For Napa’s Leonardo Ureña, this will be an October to remember.
On Oct. 1, he won at Elk Grove’s Giant Pumpkin festival with a California record-breaking entry of 1,684 pounds.
On Oct. 10, he set another state record — 1,704 pounds — at the prestigious Half Moon Bay giant pumpkin contest.
Ureña, who immigrated to the U.S. from Jalisco, Mexico when he was 17 to work in Napa vineyards, was suddenly a star.
“The reporters went nuts” at Half Moon Bay, his boss, Lee Hudson, said Tuesday. “It was like Jennifer Lopez walked into the room.”
“It’s incredible excellence on his part,” Hudson said of his farm supervisor, who has been striving for pumpkin glory for 11 years.

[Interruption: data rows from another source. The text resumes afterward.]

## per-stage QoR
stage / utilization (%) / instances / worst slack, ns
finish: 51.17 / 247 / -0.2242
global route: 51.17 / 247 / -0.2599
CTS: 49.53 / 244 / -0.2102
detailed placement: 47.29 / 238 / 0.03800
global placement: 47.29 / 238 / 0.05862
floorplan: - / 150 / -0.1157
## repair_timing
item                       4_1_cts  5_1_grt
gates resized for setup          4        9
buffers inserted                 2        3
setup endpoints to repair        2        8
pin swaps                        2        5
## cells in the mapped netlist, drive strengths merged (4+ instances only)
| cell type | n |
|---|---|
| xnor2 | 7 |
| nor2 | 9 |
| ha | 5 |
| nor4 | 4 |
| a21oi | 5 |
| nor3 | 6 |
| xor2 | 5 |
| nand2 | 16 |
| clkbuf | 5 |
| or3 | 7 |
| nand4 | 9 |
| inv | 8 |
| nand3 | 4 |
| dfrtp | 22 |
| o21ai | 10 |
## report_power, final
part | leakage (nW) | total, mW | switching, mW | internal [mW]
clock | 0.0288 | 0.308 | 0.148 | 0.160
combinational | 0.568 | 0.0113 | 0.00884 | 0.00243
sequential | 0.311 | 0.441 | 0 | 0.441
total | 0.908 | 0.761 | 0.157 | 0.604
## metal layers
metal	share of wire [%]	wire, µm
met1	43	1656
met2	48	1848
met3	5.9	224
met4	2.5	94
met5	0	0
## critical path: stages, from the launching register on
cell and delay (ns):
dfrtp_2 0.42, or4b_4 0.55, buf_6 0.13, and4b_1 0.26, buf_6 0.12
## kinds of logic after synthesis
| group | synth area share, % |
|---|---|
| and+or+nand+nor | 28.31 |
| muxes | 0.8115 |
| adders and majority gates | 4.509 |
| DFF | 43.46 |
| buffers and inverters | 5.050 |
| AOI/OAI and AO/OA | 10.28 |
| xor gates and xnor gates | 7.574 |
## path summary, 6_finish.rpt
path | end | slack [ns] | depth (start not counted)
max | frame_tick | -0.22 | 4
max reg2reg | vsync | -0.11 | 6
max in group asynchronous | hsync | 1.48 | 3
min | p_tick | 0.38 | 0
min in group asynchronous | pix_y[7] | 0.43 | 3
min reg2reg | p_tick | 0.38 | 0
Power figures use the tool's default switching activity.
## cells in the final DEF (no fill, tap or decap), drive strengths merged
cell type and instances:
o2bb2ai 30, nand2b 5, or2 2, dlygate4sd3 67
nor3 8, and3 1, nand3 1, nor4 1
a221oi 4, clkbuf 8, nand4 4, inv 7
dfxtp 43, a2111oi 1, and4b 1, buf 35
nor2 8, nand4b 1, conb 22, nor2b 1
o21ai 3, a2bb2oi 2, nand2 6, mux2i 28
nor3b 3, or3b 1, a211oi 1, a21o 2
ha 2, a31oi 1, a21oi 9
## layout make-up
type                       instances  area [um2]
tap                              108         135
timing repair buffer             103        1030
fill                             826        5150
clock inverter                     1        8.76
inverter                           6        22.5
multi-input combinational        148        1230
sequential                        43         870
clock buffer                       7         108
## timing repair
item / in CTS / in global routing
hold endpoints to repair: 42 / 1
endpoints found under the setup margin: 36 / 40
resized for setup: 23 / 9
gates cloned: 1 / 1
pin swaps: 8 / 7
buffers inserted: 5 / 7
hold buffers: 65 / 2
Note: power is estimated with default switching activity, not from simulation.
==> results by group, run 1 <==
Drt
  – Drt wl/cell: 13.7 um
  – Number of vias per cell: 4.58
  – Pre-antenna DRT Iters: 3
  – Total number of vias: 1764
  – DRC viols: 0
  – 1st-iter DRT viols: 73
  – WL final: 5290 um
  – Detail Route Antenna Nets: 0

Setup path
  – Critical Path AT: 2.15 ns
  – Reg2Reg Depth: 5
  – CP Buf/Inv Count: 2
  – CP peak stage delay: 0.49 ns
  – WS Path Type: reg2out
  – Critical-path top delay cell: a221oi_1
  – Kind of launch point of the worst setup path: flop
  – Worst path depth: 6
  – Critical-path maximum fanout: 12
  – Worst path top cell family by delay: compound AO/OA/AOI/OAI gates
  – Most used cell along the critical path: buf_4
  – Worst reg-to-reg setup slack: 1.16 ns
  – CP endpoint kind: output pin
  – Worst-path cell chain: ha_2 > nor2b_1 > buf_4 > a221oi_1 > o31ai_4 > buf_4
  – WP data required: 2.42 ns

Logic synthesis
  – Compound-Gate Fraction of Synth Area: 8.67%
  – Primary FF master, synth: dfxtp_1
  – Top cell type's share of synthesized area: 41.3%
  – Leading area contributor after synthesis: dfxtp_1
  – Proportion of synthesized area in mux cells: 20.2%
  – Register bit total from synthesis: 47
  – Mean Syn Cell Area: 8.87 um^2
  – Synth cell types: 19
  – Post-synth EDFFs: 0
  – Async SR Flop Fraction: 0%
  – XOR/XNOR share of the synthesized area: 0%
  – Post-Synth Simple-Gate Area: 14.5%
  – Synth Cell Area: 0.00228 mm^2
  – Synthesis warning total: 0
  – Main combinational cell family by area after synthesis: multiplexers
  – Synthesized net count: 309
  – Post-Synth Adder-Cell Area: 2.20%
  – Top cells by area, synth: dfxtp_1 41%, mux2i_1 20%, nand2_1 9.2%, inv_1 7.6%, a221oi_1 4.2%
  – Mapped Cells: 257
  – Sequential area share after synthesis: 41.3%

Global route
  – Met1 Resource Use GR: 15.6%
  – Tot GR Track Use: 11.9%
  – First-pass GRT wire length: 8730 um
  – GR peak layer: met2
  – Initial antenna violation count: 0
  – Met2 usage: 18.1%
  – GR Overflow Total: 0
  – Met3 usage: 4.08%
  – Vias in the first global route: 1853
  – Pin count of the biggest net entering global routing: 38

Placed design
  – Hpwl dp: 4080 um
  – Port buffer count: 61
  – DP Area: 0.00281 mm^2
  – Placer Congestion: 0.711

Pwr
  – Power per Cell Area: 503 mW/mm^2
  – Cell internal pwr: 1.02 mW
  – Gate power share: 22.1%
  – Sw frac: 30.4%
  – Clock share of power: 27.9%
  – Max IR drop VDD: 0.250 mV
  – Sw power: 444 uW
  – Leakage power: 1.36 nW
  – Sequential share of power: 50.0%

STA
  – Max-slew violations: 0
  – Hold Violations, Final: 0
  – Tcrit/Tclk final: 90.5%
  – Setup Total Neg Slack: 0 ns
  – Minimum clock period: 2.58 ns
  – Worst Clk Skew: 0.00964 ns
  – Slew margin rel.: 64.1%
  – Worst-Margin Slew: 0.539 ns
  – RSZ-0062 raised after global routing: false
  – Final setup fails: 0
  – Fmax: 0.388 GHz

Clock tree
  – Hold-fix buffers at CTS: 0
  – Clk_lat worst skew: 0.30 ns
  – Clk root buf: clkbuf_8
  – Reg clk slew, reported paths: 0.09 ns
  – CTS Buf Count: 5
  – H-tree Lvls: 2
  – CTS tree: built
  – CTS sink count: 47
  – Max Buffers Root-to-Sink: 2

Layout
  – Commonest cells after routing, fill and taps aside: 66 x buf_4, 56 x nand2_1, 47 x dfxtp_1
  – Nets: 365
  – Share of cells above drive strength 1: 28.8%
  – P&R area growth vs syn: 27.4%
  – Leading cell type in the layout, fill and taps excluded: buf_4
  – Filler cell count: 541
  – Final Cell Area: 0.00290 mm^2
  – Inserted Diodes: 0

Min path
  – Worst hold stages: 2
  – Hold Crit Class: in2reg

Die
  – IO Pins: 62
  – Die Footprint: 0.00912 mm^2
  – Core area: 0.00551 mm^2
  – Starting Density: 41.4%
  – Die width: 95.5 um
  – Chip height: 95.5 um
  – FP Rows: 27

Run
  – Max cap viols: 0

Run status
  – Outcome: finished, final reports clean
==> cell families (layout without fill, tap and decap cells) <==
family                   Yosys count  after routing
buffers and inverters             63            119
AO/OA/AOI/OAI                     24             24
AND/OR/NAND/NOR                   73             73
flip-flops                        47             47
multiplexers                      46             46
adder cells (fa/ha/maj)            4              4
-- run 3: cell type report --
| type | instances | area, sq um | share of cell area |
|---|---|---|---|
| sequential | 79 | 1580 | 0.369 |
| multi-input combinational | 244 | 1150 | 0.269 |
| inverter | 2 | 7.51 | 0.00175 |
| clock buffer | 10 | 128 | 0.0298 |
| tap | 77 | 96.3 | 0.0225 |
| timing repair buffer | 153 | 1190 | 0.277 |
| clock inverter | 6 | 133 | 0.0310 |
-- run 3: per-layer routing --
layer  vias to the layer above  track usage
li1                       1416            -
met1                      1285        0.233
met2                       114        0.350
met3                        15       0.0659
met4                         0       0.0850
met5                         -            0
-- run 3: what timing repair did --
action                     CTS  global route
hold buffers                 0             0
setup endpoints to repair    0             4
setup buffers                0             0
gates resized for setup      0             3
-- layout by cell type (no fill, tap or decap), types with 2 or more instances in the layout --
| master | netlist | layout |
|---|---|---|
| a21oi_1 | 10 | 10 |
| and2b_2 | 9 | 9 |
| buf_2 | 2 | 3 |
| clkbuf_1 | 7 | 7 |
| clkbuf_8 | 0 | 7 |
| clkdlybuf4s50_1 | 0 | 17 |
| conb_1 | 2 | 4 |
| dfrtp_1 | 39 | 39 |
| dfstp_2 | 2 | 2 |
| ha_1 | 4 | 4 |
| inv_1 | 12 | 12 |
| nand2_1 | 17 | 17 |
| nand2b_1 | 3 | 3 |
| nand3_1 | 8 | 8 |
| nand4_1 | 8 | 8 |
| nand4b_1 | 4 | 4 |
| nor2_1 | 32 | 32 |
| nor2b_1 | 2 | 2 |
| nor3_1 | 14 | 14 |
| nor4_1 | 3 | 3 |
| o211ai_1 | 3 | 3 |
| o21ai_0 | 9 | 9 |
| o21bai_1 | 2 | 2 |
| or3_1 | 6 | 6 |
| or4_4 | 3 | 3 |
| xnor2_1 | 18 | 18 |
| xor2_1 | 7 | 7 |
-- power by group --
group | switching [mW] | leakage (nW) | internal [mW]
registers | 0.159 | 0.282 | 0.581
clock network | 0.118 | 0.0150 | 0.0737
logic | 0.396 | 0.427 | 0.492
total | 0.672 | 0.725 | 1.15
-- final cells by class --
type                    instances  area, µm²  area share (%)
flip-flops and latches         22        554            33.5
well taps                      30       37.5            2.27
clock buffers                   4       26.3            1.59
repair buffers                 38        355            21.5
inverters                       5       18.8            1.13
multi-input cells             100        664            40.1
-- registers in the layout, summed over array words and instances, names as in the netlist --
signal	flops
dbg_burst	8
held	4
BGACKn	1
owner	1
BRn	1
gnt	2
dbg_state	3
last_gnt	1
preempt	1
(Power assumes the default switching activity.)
File: src/rtl/xor_parity_rx.sv
// xor_parity_rx: receives one framed serial word.
// Frame layout: start bit, DATA_W data bits sent LSB first, parity bit, stop bit.
// The block recomputes XOR parity over the data bits and the parity bit and
// compares it with the received parity bit. It reports the received word, a
// parity error flag, a framing error flag and a saturating error count.
// The serial line is sampled only on cycles where bit_en strobes high.
module xor_parity_rx #(
  parameter int DATA_W     = 8,
  parameter bit ODD_PARITY = 1'b0,
  parameter int CNT_W      = 8
) (
  input  logic              clk,
  input  logic              rst_n,
  input  logic              bit_en,
  input  logic              rx_in,
  output logic [DATA_W-1:0] data_out,
  output logic              data_valid,
  output logic              parity_err,
  output logic              frame_err,
  output logic              busy,
  output logic [CNT_W-1:0]  err_count
);

  // Wide enough to hold any count from 0 to DATA_W.
  localparam int BC_W = $clog2(DATA_W + 1);

  typedef enum logic [1:0] {
    S_IDLE,
    S_DATA,
    S_PARITY,
    S_STOP
  } state_t;

  state_t              r_state;
  state_t              w_next;
  logic [DATA_W-1:0]   r_shift;
  logic [DATA_W-1:0]   w_shift_next;
  logic [BC_W-1:0]     r_bit_cnt;
  logic                r_par;
  logic                r_pend_err;
  logic [DATA_W-1:0]   r_data_out;
  logic                r_valid;
  logic                r_parity_err;
  logic                r_frame_err;
  logic [CNT_W-1:0]    r_err_count;
  logic                w_last_bit;
  logic                w_frame_bad;

  // Each new bit enters at the MSB. After DATA_W shifts, the first bit
  // received has moved down to bit 0.
  if (DATA_W == 1) begin : g_shift_1
    assign w_shift_next = rx_in;
  end else begin : g_shift_n
    assign w_shift_next = {rx_in, r_shift[DATA_W-1:1]};
  end

  assign w_last_bit  = (r_bit_cnt == BC_W'(DATA_W - 1));
  assign w_frame_bad = r_pend_err | ~rx_in;

  // State register.
  always_ff @(posedge clk or negedge rst_n) begin
    // NOTE: clocked state uses non-blocking (<=) so that every register
    // samples the values from before the edge, whatever the statement order.
    if (!rst_n) r_state <= S_IDLE;
    else        r_state <= w_next;
  end

  // Next-state logic. The state changes only on sample strobes.
  always_comb begin
    // NOTE: assigning the default first means every path drives w_next, so
    // synthesis infers no latch.
    w_next = r_state;
    if (bit_en) begin
      case (r_state)
        S_IDLE:   if (!rx_in) w_next = S_DATA;
        S_DATA:   if (w_last_bit) w_next = S_PARITY;
        S_PARITY: w_next = S_STOP;
        S_STOP:   w_next = S_IDLE;
        default:  w_next = S_IDLE;
      endcase
    end
  end

  // Datapath: shifts in the data bits, tracks parity, latches the results at
  // the stop bit and counts errored frames.
  always_ff @(posedge clk or negedge rst_n) begin
    if (!rst_n) begin
      r_shift      <= '0;
      r_bit_cnt    <= '0;
      r_par        <= 1'b0;
      r_pend_err   <= 1'b0;
      r_data_out   <= '0;
      r_valid      <= 1'b0;
      r_parity_err <= 1'b0;
      r_frame_err  <= 1'b0;
      r_err_count  <= '0;
    end else begin
      r_valid <= 1'b0;
      if (bit_en) begin
        case (r_state)
          S_IDLE: begin
            if (!rx_in) begin
              r_bit_cnt <= '0;
              r_par     <= 1'b0;
            end
          end
          S_DATA: begin
            r_shift   <= w_shift_next;
            r_par     <= r_par ^ rx_in;
            r_bit_cnt <= r_bit_cnt + BC_W'(1);
          end
          S_PARITY: begin
            r_pend_err <= r_par ^ rx_in ^ ODD_PARITY;
          end
          S_STOP: begin
            r_data_out   <= r_shift;
            r_parity_err <= r_pend_err;
            r_frame_err  <= ~rx_in;
            r_valid      <= 1'b1;
            // The counter stops at all-ones and stays there until reset.
            if (w_frame_bad && (r_err_count != {CNT_W{1'b1}}))
              r_err_count <= r_err_count + CNT_W'(1);
          end
          default: ;
        endcase
      end
    end
  end

  assign data_out   = r_data_out;
  assign data_valid = r_valid;
  assign parity_err = r_parity_err;
  assign frame_err  = r_frame_err;
  assign busy       = (r_state != S_IDLE);
  assign err_count  = r_err_count;

endmodule

File: config.mk
export PLATFORM = sky130hd
export DESIGN_NAME = xor_parity_rx
export DESIGN_NICKNAME = d
export VERILOG_FILES = /design/src/rtl/xor_parity_rx.sv
export SDC_FILE = /design/constraint.sdc
export NUM_CORES = 1
export LEC_CHECK = 0
export CAP_MARGIN = 20
export CORE_ASPECT_RATIO = 0.6
export CORE_MARGIN = 2
export CORE_UTILIZATION = 35
export DETAILED_ROUTE_END_ITERATION = 10
export HOLD_SLACK_MARGIN = 0.1
export REMOVE_ABC_BUFFERS = 1
export SYNTH_ARGS = -nofsm -noshare
export SYNTH_HDL_FRONTEND = slang
export SYNTH_SLANG_ARGS = --single-unit
export TNS_END_PERCENT = 20
File: constraint.sdc
create_clock -name clk -period 1.4 [get_ports clk]
set_input_delay 0.28 -clock clk [delete_from_list [all_inputs] [get_ports clk]]
set_output_delay 0.28 -clock clk [all_outputs]
set_load 0.02 [all_outputs]
==> results of run 1 <==
## worst reg2reg max path, stage by stage, from the launching register on
cell and delay [ns]:
dfrtp_1 0.36, inv_2 0.06, ha_4 0.16, buf_6 0.12, a21boi_4 0.16, and2_4 0.17
mux2_4 0.29
## cell families (layout without fill, tap and decap cells)
family | Yosys count | in the layout | synth area share, %
xor+xnor | 5 | 5 | 2.72
mux | 21 | 21 | 14.6
flops | 35 | 35 | 54.3
buf+inv | 10 | 68 | 2.72
compound gates | 20 | 20 | 8.30
simple gates | 32 | 32 | 11.9
fa+ha+maj | 7 | 7 | 5.43
## layer usage
| metal | vias up | track usage (%) | share of wire, % |
|---|---|---|---|
| met5 | - | 0 | 0 |
| met4 | 0 | 6.93 | 0.51 |
| met3 | 3 | 4.70 | 3.9 |
| met2 | 19 | 21.4 | 45 |
| met1 | 551 | 17.4 | 50 |
| li1 | 570 | - | - |
## registers in the layout, indices dropped and copies added (netlist names)
signal	cells
r_bit_cnt	4
err_count	8
r_pend_err	1
r_shift	8
r_state	2
data_valid	1
r_par	1
frame_err	1
data_out	8
parity_err	1
## metrics by stage
stage	setup TNS (ns)	total power (µW)	hold slack (ns)	setup WS, ns
after floorplan	-0.427	2910	-0.0156	-0.197
after global placement	-7.20	3980	0.466	-0.311
after detailed placement	-7.75	4060	0.492	-0.333
after CTS	-1.14	4970	0.356	-0.129
after global routing	-1.70	5410	0.371	-0.108
final	-0.0821	5050	0.347	-0.0332
## power breakdown
group / switching, µW / internal (µW)
clock network: 382 / 586
logic: 1120 / 1250
registers: 272 / 1440
total: 1770 / 3270
## final cells by class
class | instances | area share, %
clock buffer | 6 | 3.55
tap | 63 | 3.39
clock inverter | 2 | 1.67
sequential | 35 | 37.6
timing repair buffer | 53 | 19.9
multi-input combinational | 85 | 32.7
inverter | 7 | 1.13
## layout by cell type (no fill, tap or decap), types with 2 or more instances in the layout
cell type      synthesis  routed
o21ai_1                0       2
clkbuf_2               0       2
ha_1                   7       3
o21ai_0                7       4
nand2_1                9       8
nor2_1                 5       5
nand3_2                1       2
clkbuf_8               0       6
ha_4                   0       2
dlygate4sd2_1          0      18
a22o_1                 2       2
inv_1                  7       4
a21oi_1                6       6
mux2_2                19      18
buf_6                  0       3
buf_12                 0       2
buf_4                  1      25
ha_2                   0       2
inv_2                  0       3
xnor2_1                5       4
nand3_1                6       5
dfrtp_1               35      35
## cell usage after synthesis
cell type   n
a21oi_1     6
nor3_1      1
nand2_1     9
a22o_1      2
nand2b_1    1
nor4_4      1
dfrtp_1    35
mux2i_1     1
mux2_1      1
and4_1      1
mux2_2     19
nor2_4      1
and2b_4     1
nand3_2     1
xnor2_1     5
buf_2       2
buf_4       1
nand3_1     6
a32o_1      1
and2_1      1
a21boi_4    1
nor2_1      5
and3_1      1
nand3b_1    1
a21boi_0    1
o21ai_0     7
a2111oi_0   1
inv_1       7
nand4_1     1
ha_1        7
a31oi_1     1
nand2_4     1
## how the worst min path moves through the flow
| stage | from | endpoint | slack [ns] | depth (start not counted) |
|---|---|---|---|---|
| finish | rst_n | r_shift[6] | 0.35 | 2 |
| global route | rst_n | r_shift[6] | 0.37 | 2 |
| CTS | rst_n | r_shift[6] | 0.36 | 2 |
| detailed placement | data_out[3] | data_out[3] | 0.49 | 1 |
| global placement | frame_err | frame_err | 0.47 | 2 |
| floorplan | rst_n | data_out[0] | -0.02 | 0 |
## timing repair
action | CTS | global route
gates resized for setup | 34 | 23
endpoints found under the setup margin | 47 | 33
pin swaps | 2 | 2
==> run_results.csv, run 1 <==
group,metric,value,unit
status,status,"finished with violations",
status,violations,"setup timing",
global_routing,grt_pass1_vias,1240,
synth,synth_top_area_share,54.3,%
setup_path,cp_num_buf_inv,2,
setup_path,cp.arrival,1.60,ns
synth,synth_area_per_cell,12.4,µm²
synth,ys_types,32,
clock_network,clk_path_buf_depth,2,
routing,drt_iter0_markers,57,
finish,design_area,2330,µm²
setup_path,crit_chain,"inv_2 > ha_4 > buf_6 > a21boi_4 > and2_4 > mux2_4",
placed_design,io_buffers,23,
timing,hold_viol_final,0,
timing,rsz0062_at_grt,"yes",
routing,wl_per_cell,12.4,µm
global_routing,track_usage,13.8,%
timing,tightest_slew,0.364,ns
finish,multi_input_comb_area,762,µm²
setup_path,path_depth,6,
finish,regArea,876,µm²
finish,nets,198,
synth,synth_seq_cells,35,
finish,final_util,51.8,%
timing,setup_ws,-0.0332,ns
pwr,leakage,0.00110,µW
routing,ant_nets,0,
setup_path,critPathRequiredTime,1.57,ns
finish,syn_to_final_growth,44.4,%
timing,fmax,698,MHz
clock_network,numCtsBuffers,5,
setup_path,crit_fanout,3,
clock_network,htree_num_levels,2,
clock_network,cts_hold_buf,0,
setup_path,worstSetupStartpointType,"register",
synth,netlist_instances,130,
synth,synth_warnings,0,
timing,skew,0.0137,ns
setup_path,crit_path_end_kind,"register",
worst_hold_path,hold_path_class,"input port to async pin",
finish,drive_above_1_share,42.0,%
floorplan,num_io_pins,24,
clock_network,cts_setup_buffers,0,
timing,period_minus_slack,1.43,ns
floorplan,die_w,91.6,µm
setup_path,crit_family,"flip-flops",
setup_path,critical_path_class,"register to register",
routing,drt-total-wl,3.12,mm
setup_path,r2r_end,"r_state[1]",
finish,fin_cells,251,
timing,drv_slew,0,
finish,n_antenna_cell,0,
finish,n_fill_cell,402,
placed_design,dp_hpwl,2.31,mm
setup_path,r2r_slack,-0.03,ns
setup_path,worstRegToRegCells,6,
timing,fin_crit_sh,102,%
floorplan,rows,19,
routing,via_per_inst,4.55,
timing,relSlewSlack,75.1,%
clock_network,cts_sinks,35,
floorplan,die_height,56.6,µm
job,max-cap-violations,0,
setup_path,cp-startpoint,"r_state[0]",
global_routing,overflow,0,
setup_path,slowest_delay,0.36,ns
routing,vias,1143,
floorplan,coreArea,4490,µm²
clock_network,clock-root-buffer,"clkbuf_8",
synth,synthTopCellsByArea,"dfrtp_1 54%, mux2_2 13%, ha_1 5.4%, xnor2_1 2.7%, o21ai_0 2.2%",
pwr,max-vdd-ir-drop,1.09,mV
global_routing,grt_max_degree,36,
setup_path,timing.critical_path.to,"r_state[1]",
synth,netlist_area,1610,µm²
placed_design,dp.cells,243,
floorplan,start_util,35.9,%
synth,synth_largest_area_cell,"dfrtp_1",
setup_path,r2r-start,"r_state[0]",
routing,drc,0,
setup_path,worst_path_max_delay_cell,"dfrtp_1",
pwr,p_per_area,2170,nW/µm²
floorplan,die_area,5180,µm²
global_routing,grt_pass1_wl,5.50,mm
timing,setup_violations,6,
routing,dr.pass1.iters,4,
synth,ys_seq_area_share,54.3,%
clock_network,cts_tree,"done",
clock_network,clock_latency,0.29,ns
global_routing,antenna_found_initial,0,
placed_design,placed_area,2150,µm²
clock_network,clk_pin_slew,0.07,ns
placed_design,gp_congestion,0.764,
(Power assumes the default switching activity.)
==> run 2: changes to the inputs <==
--- a/config.mk
+++ b/config.mk
@@ -5,7 +5,6 @@
 export SDC_FILE = /design/constraint.sdc
 export NUM_CORES = 1
 export LEC_CHECK = 0
-export CAP_MARGIN = 20
 export CORE_ASPECT_RATIO = 0.6
 export CORE_MARGIN = 2
 export CORE_UTILIZATION = 35
==> results of run 2 <==
No change in the layout: final DEF, timing and power equal those of run 1.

For his victories at two of the nation’s major giant pumpkin contests — and his back-to-back California records — Ureña earned “Farmer of the Year” honors from the Giant Pumpkin Commonwealth. He and his wife Gloria — and his Half Moon Bay pumpkin — will travel to New York City later this month for festivities there.
Ureña’s base of operation is the Hudson Ranch in Carneros where he farms vegetables on two-and-a-half acres that supply a lineup of notable restaurants, markets and families in the Napa area.
With Hudson’s encouragement, Ureña planted this year’s giants on loamy soil in a corner of the vegetable patch. When his work day growing non-gargantuan vegetables was done, he tended to his big- boy pumpkins.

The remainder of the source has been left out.